| What needs to be done |
Lines from the one containing "uart_ready <= access;" through the last line of the material below: print these exactly, and only these.

| Extracted information |

[src/source/soc_pkg.sv]
`default_nettype none

package soc_pkg;

  //////////////////////////////////////////////////
  // Address map
  //////////////////////////////////////////////////

  localparam logic [31:0] uart_base_addr  = 32'h1000_0000;
  localparam logic [31:0] uart_top_addr   = 32'h1000_0010; // Exclusive
  localparam logic [31:0] timer_base_addr = 32'h0200_0000;
  localparam logic [31:0] timer_top_addr  = 32'h0200_0010; // Exclusive

  localparam int bram_depth  = 1024; // Every address outside the two windows aliases here
  localparam int bram_addr_w = $clog2(bram_depth);

  //////////////////////////////////////////////////
  // Register offsets
  //////////////////////////////////////////////////

  localparam logic [31:0] uart_data_off = 32'h0;
  localparam logic [31:0] uart_stat_off = 32'h4;

  localparam logic [31:0] timer_lo_off     = 32'h0;
  localparam logic [31:0] timer_hi_off     = 32'h4;
  localparam logic [31:0] timer_cmp_lo_off = 32'h8;
  localparam logic [31:0] timer_cmp_hi_off = 32'hC;

  // Timing of the UART and the timer, in clk_pll cycles
  localparam int clks_per_bit = 8;
  localparam int baud_cnt_w   = $clog2(clks_per_bit);
  localparam int timer_div    = 4;
  localparam int timer_div_w  = $clog2(timer_div);

endpackage

`default_nettype wire

[src/source/timer.sv]
`timescale 1ns/1ps
`default_nettype none

module timer (
  input  wire logic        clk_pll,
  input  wire logic        reset,
  input  wire logic        timer_valid,
  input  wire logic [31:0] timer_addr,
  input  wire logic [31:0] memory_wdata,
  input  wire logic [3:0]  memory_wstrb,
  output logic      [31:0] timer_rdata,
  output logic             timer_ready,
  output logic             timer_irpt
);

  logic [soc_pkg::timer_div_w-1:0] presc;
  logic                            tick;
  logic [63:0]                     mtime;
  logic [63:0]                     mtimecmp;
  logic                            access;
  logic                            wr;

  function automatic logic [31:0] merge_strb(input logic [31:0] old_word,
                                             input logic [31:0] new_word,
                                             input logic [3:0]  strb);
    logic [31:0] res;
    res = old_word;
    for (int i = 0; i < 4; i++) begin
      if (strb[i]) begin
        res[i*8 +: 8] = new_word[i*8 +: 8];
      end
    end
    return res;
  endfunction

  assign tick   = (presc == soc_pkg::timer_div_w'(soc_pkg::timer_div - 1));
  assign access = timer_valid & ~timer_ready;
  assign wr     = access & (|memory_wstrb);

  //////////////////////////////////////////////////
  // Counter, compare and interrupt
  //////////////////////////////////////////////////

  always_ff @(posedge clk_pll) begin
    if (reset) begin
      presc       <= '0;
      mtime       <= '0;
      mtimecmp    <= '1; // Interrupt stays off until software sets a compare
      timer_irpt  <= 1'b0;
      timer_ready <= 1'b0;
    end else begin
      timer_ready <= access;
      timer_irpt  <= (mtime >= mtimecmp);
      presc       <= tick ? '0 : presc + 1'b1;
      if (wr && timer_addr == soc_pkg::timer_lo_off) begin
        mtime[31:0] <= merge_strb(mtime[31:0], memory_wdata, memory_wstrb);
      end else if (wr && timer_addr == soc_pkg::timer_hi_off) begin
        mtime[63:32] <= merge_strb(mtime[63:32], memory_wdata, memory_wstrb);
      end else if (tick) begin
        mtime <= mtime + 64'd1;
      end
      if (wr && timer_addr == soc_pkg::timer_cmp_lo_off) begin
        mtimecmp[31:0] <= merge_strb(mtimecmp[31:0], memory_wdata, memory_wstrb);
      end
      if (wr && timer_addr == soc_pkg::timer_cmp_hi_off) begin
        mtimecmp[63:32] <= merge_strb(mtimecmp[63:32], memory_wdata, memory_wstrb);
      end
    end
  end

  always_ff @(posedge clk_pll) begin
    if (access) begin
      case (timer_addr)
        soc_pkg::timer_lo_off:     timer_rdata <= mtime[31:0];
        soc_pkg::timer_hi_off:     timer_rdata <= mtime[63:32];
        soc_pkg::timer_cmp_lo_off: timer_rdata <= mtimecmp[31:0];
        soc_pkg::timer_cmp_hi_off: timer_rdata <= mtimecmp[63:32];
        default:                   timer_rdata <= '0; // Unmapped offset
      endcase
    end
  end

endmodule

`default_nettype wire
==> src/source/soc_pkg.sv <==
`default_nettype none

package soc_pkg;

  //////////////////////////////////////////////////
  // Address map
  //////////////////////////////////////////////////

  localparam logic [31:0] uart_base_addr  = 32'h1000_0000;
  localparam logic [31:0] uart_top_addr   = 32'h1000_0010; // Exclusive
  localparam logic [31:0] timer_base_addr = 32'h0200_0000;
  localparam logic [31:0] timer_top_addr  = 32'h0200_0010; // Exclusive

  localparam int bram_depth  = 1024; // Every address outside the two windows aliases here
  localparam int bram_addr_w = $clog2(bram_depth);

  //////////////////////////////////////////////////
  // Register offsets
  //////////////////////////////////////////////////

  localparam logic [31:0] uart_data_off = 32'h0;
  localparam logic [31:0] uart_stat_off = 32'h4;

  localparam logic [31:0] timer_lo_off     = 32'h0;
  localparam logic [31:0] timer_hi_off     = 32'h4;
  localparam logic [31:0] timer_cmp_lo_off = 32'h8;
  localparam logic [31:0] timer_cmp_hi_off = 32'hC;

  // Timing of the UART and the timer, in clk_pll cycles
  localparam int clks_per_bit = 8;
  localparam int baud_cnt_w   = $clog2(clks_per_bit);
  localparam int timer_div    = 4;
  localparam int timer_div_w  = $clog2(timer_div);

endpackage

`default_nettype wire

==> src/source/bus_decoder.sv <==
`timescale 1ns/1ps
`default_nettype none

module bus_decoder (
  input  wire logic        memory_valid,
  input  wire logic [31:0] memory_addr,
  input  wire logic [31:0] memory_wdata,
  input  wire logic [3:0]  memory_wstrb,
  input  wire logic [31:0] bram_rdata,
  input  wire logic        bram_ready,
  input  wire logic [31:0] uart_rdata,
  input  wire logic        uart_ready,
  input  wire logic [31:0] timer_rdata,
  input  wire logic        timer_ready,
  output logic      [31:0] memory_rdata,
  output logic             memory_ready,
  output logic             bram_valid,
  output logic             bram_wen,
  output logic             uart_valid,
  output logic      [31:0] uart_addr,
  output logic             timer_valid,
  output logic      [31:0] timer_addr
);

  // wdata and wstrb go to the targets straight from the master; only the
  // address range picks who sees valid
  always_comb begin
    bram_valid  = 1'b0;
    uart_valid  = 1'b0;
    timer_valid = 1'b0;
    if (memory_addr >= soc_pkg::uart_base_addr && memory_addr < soc_pkg::uart_top_addr) begin
      uart_valid = memory_valid;
    end else if (memory_addr >= soc_pkg::timer_base_addr &&
                 memory_addr < soc_pkg::timer_top_addr) begin
      timer_valid = memory_valid;
    end else begin
      bram_valid = memory_valid; // Default target
    end
  end

  assign bram_wen   = bram_valid & (|memory_wstrb);
  assign uart_addr  = memory_addr ^ soc_pkg::uart_base_addr;
  assign timer_addr = memory_addr ^ soc_pkg::timer_base_addr;

  always_comb begin
    if (bram_ready) begin
      memory_rdata = bram_rdata;
      memory_ready = 1'b1;
    end else if (uart_ready) begin
      memory_rdata = uart_rdata;
      memory_ready = 1'b1;
    end else if (timer_ready) begin
      memory_rdata = timer_rdata;
      memory_ready = 1'b1;
    end else begin
      memory_rdata = '0; // Idle bus reads as zero
      memory_ready = 1'b0;
    end
  end

endmodule

`default_nettype wire
===== src/source/soc_pkg.sv =====
`default_nettype none

package soc_pkg;

  //////////////////////////////////////////////////
  // Address map
  //////////////////////////////////////////////////

  localparam logic [31:0] uart_base_addr  = 32'h1000_0000;
  localparam logic [31:0] uart_top_addr   = 32'h1000_0010; // Exclusive
  localparam logic [31:0] timer_base_addr = 32'h0200_0000;
  localparam logic [31:0] timer_top_addr  = 32'h0200_0010; // Exclusive

  localparam int bram_depth  = 1024; // Every address outside the two windows aliases here
  localparam int bram_addr_w = $clog2(bram_depth);

  //////////////////////////////////////////////////
  // Register offsets
  //////////////////////////////////////////////////

  localparam logic [31:0] uart_data_off = 32'h0;
  localparam logic [31:0] uart_stat_off = 32'h4;

  localparam logic [31:0] timer_lo_off     = 32'h0;
  localparam logic [31:0] timer_hi_off     = 32'h4;
  localparam logic [31:0] timer_cmp_lo_off = 32'h8;
  localparam logic [31:0] timer_cmp_hi_off = 32'hC;

  // Timing of the UART and the timer, in clk_pll cycles
  localparam int clks_per_bit = 8;
  localparam int baud_cnt_w   = $clog2(clks_per_bit);
  localparam int timer_div    = 4;
  localparam int timer_div_w  = $clog2(timer_div);

endpackage

`default_nettype wire


===== src/source/uart_tx.sv =====
`timescale 1ns/1ps
`default_nettype none

module uart_tx (
  input  wire logic       clk_pll,
  input  wire logic       reset,
  input  wire logic       tx_start,
  input  wire logic [7:0] tx_data,
  output logic            tx_busy,
  output logic            tx
);

  logic [soc_pkg::baud_cnt_w-1:0] baud_cnt;
  logic [3:0]                     bit_cnt; // 0 start, 1..8 data, 9 stop
  logic [8:0]                     shreg;   // Data bits, then the stop bit

  always_ff @(posedge clk_pll) begin
    if (reset) begin
      tx_busy  <= 1'b0;
      tx       <= 1'b1;
      baud_cnt <= '0;
      bit_cnt  <= '0;
      shreg    <= '1;
    end else if (!tx_busy) begin
      if (tx_start) begin
        tx_busy  <= 1'b1;
        tx       <= 1'b0; // Start bit
        baud_cnt <= '0;
        bit_cnt  <= '0;
        shreg    <= {1'b1, tx_data};
      end
    end else if (baud_cnt == soc_pkg::baud_cnt_w'(soc_pkg::clks_per_bit - 1)) begin
      baud_cnt <= '0;
      if (bit_cnt == 4'd9) begin
        tx_busy <= 1'b0; // Stop bit done, line already high
      end else begin
        tx      <= shreg[0];
        shreg   <= {1'b1, shreg[8:1]};
        bit_cnt <= bit_cnt + 4'd1;
      end
    end else begin
      baud_cnt <= baud_cnt + 1'b1;
    end
  end

endmodule

`default_nettype wire


===== src/source/uart_rx.sv =====
`timescale 1ns/1ps
`default_nettype none

module uart_rx (
  input  wire logic       clk_pll,
  input  wire logic       reset,
  input  wire logic       rx,
  output logic      [7:0] rx_data,
  output logic            rx_strobe
);

  logic [2:0]                     rx_sync; // Two sync stages plus one for edge detect
  logic                           rx_s;
  logic                           active;
  logic [3:0]                     bit_cnt; // 0 start, 1..8 data, 9 stop
  logic [soc_pkg::baud_cnt_w-1:0] baud_cnt;
  logic [soc_pkg::baud_cnt_w-1:0] baud_last;

  assign rx_s = rx_sync[1];

  // The start bit is checked at half a bit, so later samples land mid-bit
  assign baud_last = (bit_cnt == 4'd0) ?
                     soc_pkg::baud_cnt_w'(soc_pkg::clks_per_bit / 2 - 1) :
                     soc_pkg::baud_cnt_w'(soc_pkg::clks_per_bit - 1);

  always_ff @(posedge clk_pll) begin
    if (reset) begin
      rx_sync   <= '1;
      active    <= 1'b0;
      bit_cnt   <= '0;
      baud_cnt  <= '0;
      rx_strobe <= 1'b0;
    end else begin
      rx_sync   <= {rx_sync[1:0], rx};
      rx_strobe <= 1'b0;
      if (!active) begin
        if (rx_sync[2] && !rx_sync[1]) begin
          active   <= 1'b1; // Falling edge of a start bit
          bit_cnt  <= '0;
          baud_cnt <= '0;
        end
      end else if (baud_cnt == baud_last) begin
        baud_cnt <= '0;
        bit_cnt  <= bit_cnt + 4'd1;
        if (bit_cnt == 4'd0 && rx_s) begin
          active <= 1'b0; // Glitch, not a start bit
        end else if (bit_cnt == 4'd9) begin
          active    <= 1'b0;
          rx_strobe <= rx_s; // Framing error drops the byte
        end
      end else begin
        baud_cnt <= baud_cnt + 1'b1;
      end
    end
  end

  always_ff @(posedge clk_pll) begin
    if (active && baud_cnt == baud_last && bit_cnt >= 4'd1 && bit_cnt <= 4'd8) begin
      rx_data <= {rx_s, rx_data[7:1]}; // LSB arrives first
    end
  end

endmodule

`default_nettype wire


===== src/source/uart.sv =====
`timescale 1ns/1ps
`default_nettype none

module uart (
  input  wire logic        clk_pll,
  input  wire logic        reset,
  input  wire logic        uart_valid,
  input  wire logic [31:0] uart_addr,
  input  wire logic [31:0] memory_wdata,
  input  wire logic [3:0]  memory_wstrb,
  input  wire logic        rx,
  output logic      [31:0] uart_rdata,
  output logic             uart_ready,
  output logic             tx
);

  logic       access;
  logic       is_write;
  logic       tx_start;
  logic       tx_busy;
  logic [7:0] rx_data;
  logic       rx_strobe;
  logic [7:0] rx_byte;
  logic       rx_valid;

  assign access   = uart_valid & ~uart_ready;
  assign is_write = |memory_wstrb;
  assign tx_start = access & is_write & (uart_addr == soc_pkg::uart_data_off);

  always_ff @(posedge clk_pll) begin
    if (reset) begin
      uart_ready <= 1'b0;
      rx_valid   <= 1'b0;
    end else begin
      uart_ready <= access;
      if (rx_strobe) begin
        rx_valid <= 1'b1; // A fresh byte beats a read in the same cycle
      end else if (access && !is_write && uart_addr == soc_pkg::uart_data_off) begin
        rx_valid <= 1'b0;
      end
    end
  end

  always_ff @(posedge clk_pll) begin
    if (rx_strobe) begin
      rx_byte <= rx_data; // Overwrites an unread byte
    end
    if (access) begin
      case (uart_addr)
        soc_pkg::uart_data_off: uart_rdata <= {24'b0, rx_byte};
        soc_pkg::uart_stat_off: uart_rdata <= {30'b0, rx_valid, tx_busy};
        default:                uart_rdata <= '0;
      endcase
    end
  end

  uart_tx u_uart_tx (
    .clk_pll  (clk_pll),
    .reset    (reset),
    .tx_start (tx_start),
    .tx_data  (memory_wdata[7:0]),
    .tx_busy  (tx_busy),
    .tx       (tx)
  );

  uart_rx u_uart_rx (
    .clk_pll   (clk_pll),
    .reset     (reset),
    .rx        (rx),
    .rx_data   (rx_data),
    .rx_strobe (rx_strobe)
  );

endmodule

`default_nettype wire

| Answer to this problem |
      uart_ready <= access;
      if (rx_strobe) begin
        rx_valid <= 1'b1; // A fresh byte beats a read in the same cycle
      end else if (access && !is_write && uart_addr == soc_pkg::uart_data_off) begin
        rx_valid <= 1'b0;
      end
    end
  end

  always_ff @(posedge clk_pll) begin
    if (rx_strobe) begin
      rx_byte <= rx_data; // Overwrites an unread byte
    end
    if (access) begin
      case (uart_addr)
        soc_pkg::uart_data_off: uart_rdata <= {24'b0, rx_byte};
        soc_pkg::uart_stat_off: uart_rdata <= {30'b0, rx_valid, tx_busy};
        default:                uart_rdata <= '0;
      endcase
    end
  end

  uart_tx u_uart_tx (
    .clk_pll  (clk_pll),
    .reset    (reset),
    .tx_start (tx_start),
    .tx_data  (memory_wdata[7:0]),
    .tx_busy  (tx_busy),
    .tx       (tx)
  );

  uart_rx u_uart_rx (
    .clk_pll   (clk_pll),
    .reset     (reset),
    .rx        (rx),
    .rx_data   (rx_data),
    .rx_strobe (rx_strobe)
  );

endmodule

`default_nettype wire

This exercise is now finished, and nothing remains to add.